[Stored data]
=== Section Start ===

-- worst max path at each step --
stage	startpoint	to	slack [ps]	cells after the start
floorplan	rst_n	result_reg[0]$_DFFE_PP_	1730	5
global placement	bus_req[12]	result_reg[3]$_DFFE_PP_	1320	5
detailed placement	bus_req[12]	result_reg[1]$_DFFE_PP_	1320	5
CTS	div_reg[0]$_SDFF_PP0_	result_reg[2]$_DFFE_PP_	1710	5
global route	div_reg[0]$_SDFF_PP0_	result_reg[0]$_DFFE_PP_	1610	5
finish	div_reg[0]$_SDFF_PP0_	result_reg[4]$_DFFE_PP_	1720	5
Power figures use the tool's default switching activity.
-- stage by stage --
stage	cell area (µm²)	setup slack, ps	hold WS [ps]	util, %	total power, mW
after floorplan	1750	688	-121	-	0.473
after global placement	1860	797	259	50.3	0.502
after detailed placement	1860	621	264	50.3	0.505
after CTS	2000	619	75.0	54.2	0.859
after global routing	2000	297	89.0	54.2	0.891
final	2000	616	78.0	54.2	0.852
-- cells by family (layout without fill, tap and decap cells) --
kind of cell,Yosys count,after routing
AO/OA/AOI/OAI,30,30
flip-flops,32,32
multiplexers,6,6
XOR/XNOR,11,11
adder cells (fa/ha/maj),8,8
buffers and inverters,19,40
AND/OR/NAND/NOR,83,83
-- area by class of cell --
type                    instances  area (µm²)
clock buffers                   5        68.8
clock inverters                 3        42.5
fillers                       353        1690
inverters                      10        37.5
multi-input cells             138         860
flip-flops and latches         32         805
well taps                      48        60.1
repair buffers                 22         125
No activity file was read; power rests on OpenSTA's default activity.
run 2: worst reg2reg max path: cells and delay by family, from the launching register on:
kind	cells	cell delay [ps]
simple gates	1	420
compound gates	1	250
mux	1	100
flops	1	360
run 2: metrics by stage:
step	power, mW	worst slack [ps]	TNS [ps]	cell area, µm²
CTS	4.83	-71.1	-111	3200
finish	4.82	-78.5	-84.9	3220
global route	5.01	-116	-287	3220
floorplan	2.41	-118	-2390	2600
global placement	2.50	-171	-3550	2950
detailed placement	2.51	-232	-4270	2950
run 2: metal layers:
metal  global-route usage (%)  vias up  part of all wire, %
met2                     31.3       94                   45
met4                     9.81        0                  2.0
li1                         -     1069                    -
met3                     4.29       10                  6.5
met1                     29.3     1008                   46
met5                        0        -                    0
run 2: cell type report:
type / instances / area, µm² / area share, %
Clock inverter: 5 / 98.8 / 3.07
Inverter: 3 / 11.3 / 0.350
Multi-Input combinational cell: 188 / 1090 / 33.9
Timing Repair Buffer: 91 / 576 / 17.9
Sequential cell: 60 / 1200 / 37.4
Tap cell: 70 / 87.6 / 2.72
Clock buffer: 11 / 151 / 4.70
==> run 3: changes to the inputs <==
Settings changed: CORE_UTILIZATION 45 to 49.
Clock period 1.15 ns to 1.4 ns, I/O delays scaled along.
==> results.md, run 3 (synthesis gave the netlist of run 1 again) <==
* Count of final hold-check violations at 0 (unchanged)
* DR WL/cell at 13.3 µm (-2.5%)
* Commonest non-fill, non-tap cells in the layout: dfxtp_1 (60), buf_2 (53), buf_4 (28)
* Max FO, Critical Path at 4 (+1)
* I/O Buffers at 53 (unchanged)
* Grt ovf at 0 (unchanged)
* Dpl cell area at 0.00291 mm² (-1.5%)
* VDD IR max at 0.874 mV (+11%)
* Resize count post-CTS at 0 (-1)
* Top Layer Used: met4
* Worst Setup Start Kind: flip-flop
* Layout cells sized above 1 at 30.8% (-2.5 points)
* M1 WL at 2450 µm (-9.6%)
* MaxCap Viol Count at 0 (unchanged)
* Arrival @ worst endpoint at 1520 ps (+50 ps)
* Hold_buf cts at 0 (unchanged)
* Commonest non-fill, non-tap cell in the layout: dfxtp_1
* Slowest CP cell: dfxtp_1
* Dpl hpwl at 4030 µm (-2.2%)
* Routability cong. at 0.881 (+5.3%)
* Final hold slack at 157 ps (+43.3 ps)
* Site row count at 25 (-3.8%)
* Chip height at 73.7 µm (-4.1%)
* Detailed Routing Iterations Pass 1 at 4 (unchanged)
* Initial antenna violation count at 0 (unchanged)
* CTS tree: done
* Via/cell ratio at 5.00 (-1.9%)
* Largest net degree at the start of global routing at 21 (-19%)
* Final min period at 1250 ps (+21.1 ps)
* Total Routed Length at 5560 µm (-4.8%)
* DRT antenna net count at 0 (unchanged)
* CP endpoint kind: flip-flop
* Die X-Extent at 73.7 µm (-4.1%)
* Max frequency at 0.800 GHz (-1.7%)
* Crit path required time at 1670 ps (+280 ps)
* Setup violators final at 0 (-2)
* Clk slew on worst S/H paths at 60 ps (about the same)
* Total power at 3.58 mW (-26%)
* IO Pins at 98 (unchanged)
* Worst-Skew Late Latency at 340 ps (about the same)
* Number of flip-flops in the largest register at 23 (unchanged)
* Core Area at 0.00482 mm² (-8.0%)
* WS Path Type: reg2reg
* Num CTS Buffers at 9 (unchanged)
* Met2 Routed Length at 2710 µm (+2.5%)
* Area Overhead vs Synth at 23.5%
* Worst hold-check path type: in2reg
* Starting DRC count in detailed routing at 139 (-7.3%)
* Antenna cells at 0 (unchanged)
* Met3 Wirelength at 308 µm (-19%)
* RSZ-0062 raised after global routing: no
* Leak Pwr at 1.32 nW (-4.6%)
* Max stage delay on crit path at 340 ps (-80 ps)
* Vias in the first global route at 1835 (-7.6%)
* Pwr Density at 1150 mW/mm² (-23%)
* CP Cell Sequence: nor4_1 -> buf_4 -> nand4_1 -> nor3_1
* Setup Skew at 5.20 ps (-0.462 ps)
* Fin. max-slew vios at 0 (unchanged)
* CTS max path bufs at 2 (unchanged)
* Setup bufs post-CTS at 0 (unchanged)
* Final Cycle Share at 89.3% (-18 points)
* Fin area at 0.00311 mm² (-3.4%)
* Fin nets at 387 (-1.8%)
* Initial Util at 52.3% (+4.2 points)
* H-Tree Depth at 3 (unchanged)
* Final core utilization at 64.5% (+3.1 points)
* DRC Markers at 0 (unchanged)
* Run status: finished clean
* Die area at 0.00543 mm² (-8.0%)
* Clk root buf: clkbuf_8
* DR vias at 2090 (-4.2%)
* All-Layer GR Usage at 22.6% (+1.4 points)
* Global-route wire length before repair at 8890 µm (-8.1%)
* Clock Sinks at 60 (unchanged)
<file path="config.mk">
export PLATFORM = sky130hd
export DESIGN_NAME = nfc_host
export DESIGN_NICKNAME = d
export VERILOG_FILES = /design/src/logic/nfc_pkg.sv /design/src/logic/nfc_fifo.sv /design/src/logic/nfc_host.sv
export SDC_FILE = /design/constraint.sdc
export NUM_CORES = 1
export LEC_CHECK = 0
export BUFFER_PORTS_ARGS = -buffer_cell sky130_fd_sc_hd__buf_2
export CORE_AREA = 4 4 141 244
export CTS_CLUSTER_DIAMETER = 120
export DETAILED_ROUTE_END_ITERATION = 10
export DIE_AREA = 0 0 145 248
export GPL_ROUTABILITY_DRIVEN = 0
export PLACE_DENSITY_LB_ADDON = 0.08
export SYNTH_ARGS = -nofsm -noshare
export SYNTH_HDL_FRONTEND = slang
export SYNTH_HIERARCHICAL = 1
export SYNTH_SLANG_ARGS = --single-unit
</file>
<file path="constraint.sdc">
create_clock -name clock -period 3.7 [get_ports clock]
set_clock_uncertainty 0.2 [all_clocks]
set_input_delay 0 -clock clock [delete_from_list [all_inputs] [get_ports clock]]
set_output_delay 0 -clock clock [all_outputs]
set_load 0.02 [all_outputs]
</file>
File: config.mk
export PLATFORM = sky130hd
export DESIGN_NAME = rcf_framer
export DESIGN_NICKNAME = d
export VERILOG_FILES = /design/src/rcf_pkg.sv /design/src/rcf_skid.sv /design/src/rcf_framer.sv
export VERILOG_INCLUDE_DIRS = /design/src
export SDC_FILE = /design/constraint.sdc
export NUM_CORES = 1
export LEC_CHECK = 0
export ABC_AREA = 0
export BUFFER_PORTS_ARGS = -buffer_cell sky130_fd_sc_hd__buf_4
export CAP_MARGIN = 0
export CORE_MARGIN = 2
export CORE_UTILIZATION = 50
export CTS_CLUSTER_SIZE = 8
export DETAILED_ROUTE_END_ITERATION = 12
export PLACE_DENSITY = 0.74
export SLEW_MARGIN = 20
export SYNTH_ARGS = -nofsm -noshare
export SYNTH_HDL_FRONTEND = slang
export SYNTH_SLANG_ARGS = --single-unit
File: constraint.sdc
create_clock -name CORE_CLK -period 4.95 [get_ports CORE_CLK]
set_input_delay 0.2475 -clock CORE_CLK [delete_from_list [all_inputs] [get_ports CORE_CLK]]
set_output_delay 0.2475 -clock CORE_CLK [all_outputs]
set_load 0.1 [all_outputs]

=== Section End ===

» **Exercise prompt**: Return each line of the data above that includes the word "floorplan".

» **Solution for this exercise**:
floorplan	rst_n	result_reg[0]$_DFFE_PP_	1730	5
after floorplan	1750	688	-121	-	0.473
floorplan	2.41	-118	-2390	2600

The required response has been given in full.